How to avoid recurrence of terrorist attacks

 How to avoid recurrence of terrorist attacks

Law enforcement conducted a searche in the apartment where Akbarzhon Jalilov, the suspected perpetrator of St. Petersburg terrorist attack, was living. "The place of residence of Jalilov on St. Petersburg's Grazhdansky Prospekt station has been searched: no suspicious items, including elements of explosive devices were found," a source familiar with the situation told Interfax. "This suggests that Jalilov had accomplices who gave him an improvised explosive device."

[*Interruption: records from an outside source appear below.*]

[src/rtl/hazard_scoreboard.sv]
// -----------------------------------------------------------------------------
// hazard_scoreboard
//
// Hazard unit for the 5-stage pipeline, extended with a register scoreboard
// and an outstanding-operation counter so that multi-cycle units (mul/div)
// can complete out of order with the main pipe. RAW, WAW and capacity
// hazards against in-flight multi-cycle ops are resolved by stalling Decode.
//
// Ports
//   clk, rst                   clock, synchronous active-high reset
//   rs1_d, rs2_d, rd_d         Decode source / destination indices
//   reg_write_d, mc_d          Decode writes rd_d / is a multi-cycle op
//   rs1_e, rs2_e, rd_e         Execute indices
//   load_e, mc_e, pc_src_e     Execute is a load / issues a multi-cycle op /
//                              redirects the front end
//   rd_m, reg_write_m          Memory-stage writer
//   rd_w, reg_write_w          Writeback-stage writer
//   mc_done, mc_done_rd        multi-cycle completion strobe and destination
//   stall_f, stall_d           hold PC and F/D
//   flush_d, flush_e           bubble F/D and D/E
//   fwd_a_e, fwd_b_e           00 reg file, 10 M-stage result, 01 W-stage result
//   mc_busy                    at least one multi-cycle op outstanding
//   mc_err                     sticky protocol error
//
// Optional feature macro: HAZARD_SB_PERF_EN
//   Adds stall_cycles / flush_cycles saturating counters (CNT_W bits each).
// -----------------------------------------------------------------------------
module hazard_scoreboard #(
    parameter int NREG     = 32,
    parameter int AW       = 5,
    parameter int MC_DEPTH = 2,
    parameter int CNT_W    = 32
) (
    input  logic          clk,
    input  logic          rst,
    input  logic [AW-1:0] rs1_d,
    input  logic [AW-1:0] rs2_d,
    input  logic [AW-1:0] rd_d,
    input  logic          reg_write_d,
    input  logic          mc_d,
    input  logic [AW-1:0] rs1_e,
    input  logic [AW-1:0] rs2_e,
    input  logic [AW-1:0] rd_e,
    input  logic          load_e,
    input  logic          mc_e,
    input  logic          pc_src_e,
    input  logic [AW-1:0] rd_m,
    input  logic          reg_write_m,
    input  logic [AW-1:0] rd_w,
    input  logic          reg_write_w,
    input  logic          mc_done,
    input  logic [AW-1:0] mc_done_rd,
    output logic          stall_f,
    output logic          stall_d,
    output logic          flush_d,
    output logic          flush_e,
    output logic [1:0]    fwd_a_e,
    output logic [1:0]    fwd_b_e,
    output logic          mc_busy,
    output logic          mc_err
`ifdef HAZARD_SB_PERF_EN
    ,
    output logic [CNT_W-1:0] stall_cycles,
    output logic [CNT_W-1:0] flush_cycles
`endif
);

    localparam int              NP      = 2 ** AW;
    localparam int              OW      = 4;  // MC_DEPTH is at most 15
    localparam logic [OW-1:0]   DEPTH_L = OW'(MC_DEPTH);
    localparam logic [AW:0]     NREG_L  = (AW + 1)'(NREG);
    localparam logic [AW-1:0]   ZERO_R  = {AW{1'b0}};
    localparam logic [NP-1:0]   ONE_HOT = {{(NP - 1){1'b0}}, 1'b1};

    logic [NP-1:0] pending_q, pending_d;
    logic [OW-1:0] outstanding_q, outstanding_d;
    logic          mc_err_q, mc_err_d;

    logic          stall_s;
    logic [OW:0]   occupancy_s;
    logic [NP-1:0] set_mask_s, clr_mask_s;
    logic          done_bad_s, issue_bad_s;

    // Forwarding select: M beats W, x0 never forwards.
    function automatic logic [1:0] fwd_sel(input logic [AW-1:0] rs,
                                           input logic          wm,
                                           input logic [AW-1:0] rdm,
                                           input logic          ww,
                                           input logic [AW-1:0] rdw);
        logic [1:0] sel;
        if (wm && (rdm != ZERO_R) && (rdm == rs)) begin
            sel = 2'b10;
        end else if (ww && (rdw != ZERO_R) && (rdw == rs)) begin
            sel = 2'b01;
        end else begin
            sel = 2'b00;
        end
        return sel;
    endfunction

    // A register is busy if it is pending or is being issued to right now.
    function automatic logic hit(input logic [AW-1:0] x,
                                 input logic [NP-1:0] pend,
                                 input logic          issue,
                                 input logic [AW-1:0] issue_rd);
        return (x != ZERO_R) && (pend[x] || (issue && (issue_rd == x)));
    endfunction

    // Hazard detection and the pipeline control outputs.
    always_comb begin
        occupancy_s = {1'b0, outstanding_q} + {{OW{1'b0}}, mc_e};
        stall_s = (load_e && (rd_e != ZERO_R) && ((rd_e == rs1_d) || (rd_e == rs2_d)))
                | hit(rs1_d, pending_q, mc_e, rd_e)
                | hit(rs2_d, pending_q, mc_e, rd_e)
                | (reg_write_d && hit(rd_d, pending_q, mc_e, rd_e))
                | (mc_d && (occupancy_s >= {1'b0, DEPTH_L}));
        // A redirect squashes the Decode instruction, so it overrides the hold.
        stall_f = stall_s & ~pc_src_e;
        stall_d = stall_s & ~pc_src_e;
        flush_d = pc_src_e;
        flush_e = stall_s | pc_src_e;
        fwd_a_e = fwd_sel(rs1_e, reg_write_m, rd_m, reg_write_w, rd_w);
        fwd_b_e = fwd_sel(rs2_e, reg_write_m, rd_m, reg_write_w, rd_w);
        mc_busy = (outstanding_q != {OW{1'b0}});
        mc_err  = mc_err_q;
    end

    // Scoreboard, outstanding counter and error next-state.
    always_comb begin
        clr_mask_s = (mc_done && (mc_done_rd != ZERO_R)) ? (ONE_HOT << mc_done_rd) : {NP{1'b0}};
        set_mask_s = (mc_e && (rd_e != ZERO_R) && ({1'b0, rd_e} < NREG_L))
                   ? (ONE_HOT << rd_e) : {NP{1'b0}};
        // Clear first, then set, so a same-register issue wins over completion.
        pending_d = (pending_q & ~clr_mask_s) | set_mask_s;

        done_bad_s  = mc_done && ((outstanding_q == {OW{1'b0}})
                    || ((mc_done_rd != ZERO_R) && !pending_q[mc_done_rd]));
        issue_bad_s = mc_e && (outstanding_q == DEPTH_L);
        mc_err_d    = mc_err_q | done_bad_s | issue_bad_s;

        outstanding_d = outstanding_q;
        case ({mc_e, mc_done})
            2'b10: begin
                if (outstanding_q == DEPTH_L) begin
                    outstanding_d = outstanding_q;
                end else begin
                    outstanding_d = outstanding_q + {{(OW - 1){1'b0}}, 1'b1};
                end
            end
            2'b01: begin
                if (outstanding_q == {OW{1'b0}}) begin
                    outstanding_d = outstanding_q;
                end else begin
                    outstanding_d = outstanding_q - {{(OW - 1){1'b0}}, 1'b1};
                end
            end
            default: outstanding_d = outstanding_q;
        endcase
    end

    // Tracking state registers.
    always_ff @(posedge clk) begin
        if (rst) begin
            pending_q     <= {NP{1'b0}};
            outstanding_q <= {OW{1'b0}};
            mc_err_q      <= 1'b0;
        end else begin
            pending_q     <= pending_d;
            outstanding_q <= outstanding_d;
            mc_err_q      <= mc_err_d;
        end
    end

`ifdef HAZARD_SB_PERF_EN
    logic [CNT_W-1:0] stall_cycles_q, stall_cycles_d;
    logic [CNT_W-1:0] flush_cycles_q, flush_cycles_d;

    // Saturating perf counter next-state.
    always_comb begin
        if (stall_d && !(&stall_cycles_q)) begin
            stall_cycles_d = stall_cycles_q + {{(CNT_W - 1){1'b0}}, 1'b1};
        end else begin
            stall_cycles_d = stall_cycles_q;
        end
        if (flush_d && !(&flush_cycles_q)) begin
            flush_cycles_d = flush_cycles_q + {{(CNT_W - 1){1'b0}}, 1'b1};
        end else begin
            flush_cycles_d = flush_cycles_q;
        end
    end

    // Perf counter registers.
    always_ff @(posedge clk) begin
        if (rst) begin
            stall_cycles_q <= {CNT_W{1'b0}};
            flush_cycles_q <= {CNT_W{1'b0}};
        end else begin
            stall_cycles_q <= stall_cycles_d;
            flush_cycles_q <= flush_cycles_d;
        end
    end

    assign stall_cycles = stall_cycles_q;
    assign flush_cycles = flush_cycles_q;
`endif

endmodule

Chairman of the Civic Chamber's Commission for the Development of Public Diplomacy and Support for Compatriots Abroad, Elena Sutormina, noted that today no country is immune to the threat posed by international terrorism: "Now ISIS is being pressured, some militants are returning to their countries, so we need to strengthen prevention measures. We must intensify explanatory work. Now it is being done in higher educational institutions, but citizens also should pay attention to people living next to them. If these are suspicious individuals, then they need to report it to law enforcement agencies."

Elena Sutormina considers incorrect the idea to remove attendants of the metro's escalators: "They just need to involve younger employees. The human factor is very important, people are needed to observe. Patrols, dog handlers with dogs do serve a purpose, because dogs smell explosives. Yes, it is expensive, but taking into account the situation, it needs to be preserved. Attendants also should be more active.

On April 3, around 14:40 Moscow time, there was an explosion in a tunnel between Tekhnologichesky Institut and Sennaya Ploshchad stations of the St. Petersburg metro. An improvised shrapnel-packed explosive device was activated. According to latest data, 14 people were killed as a result of the terrorist attack.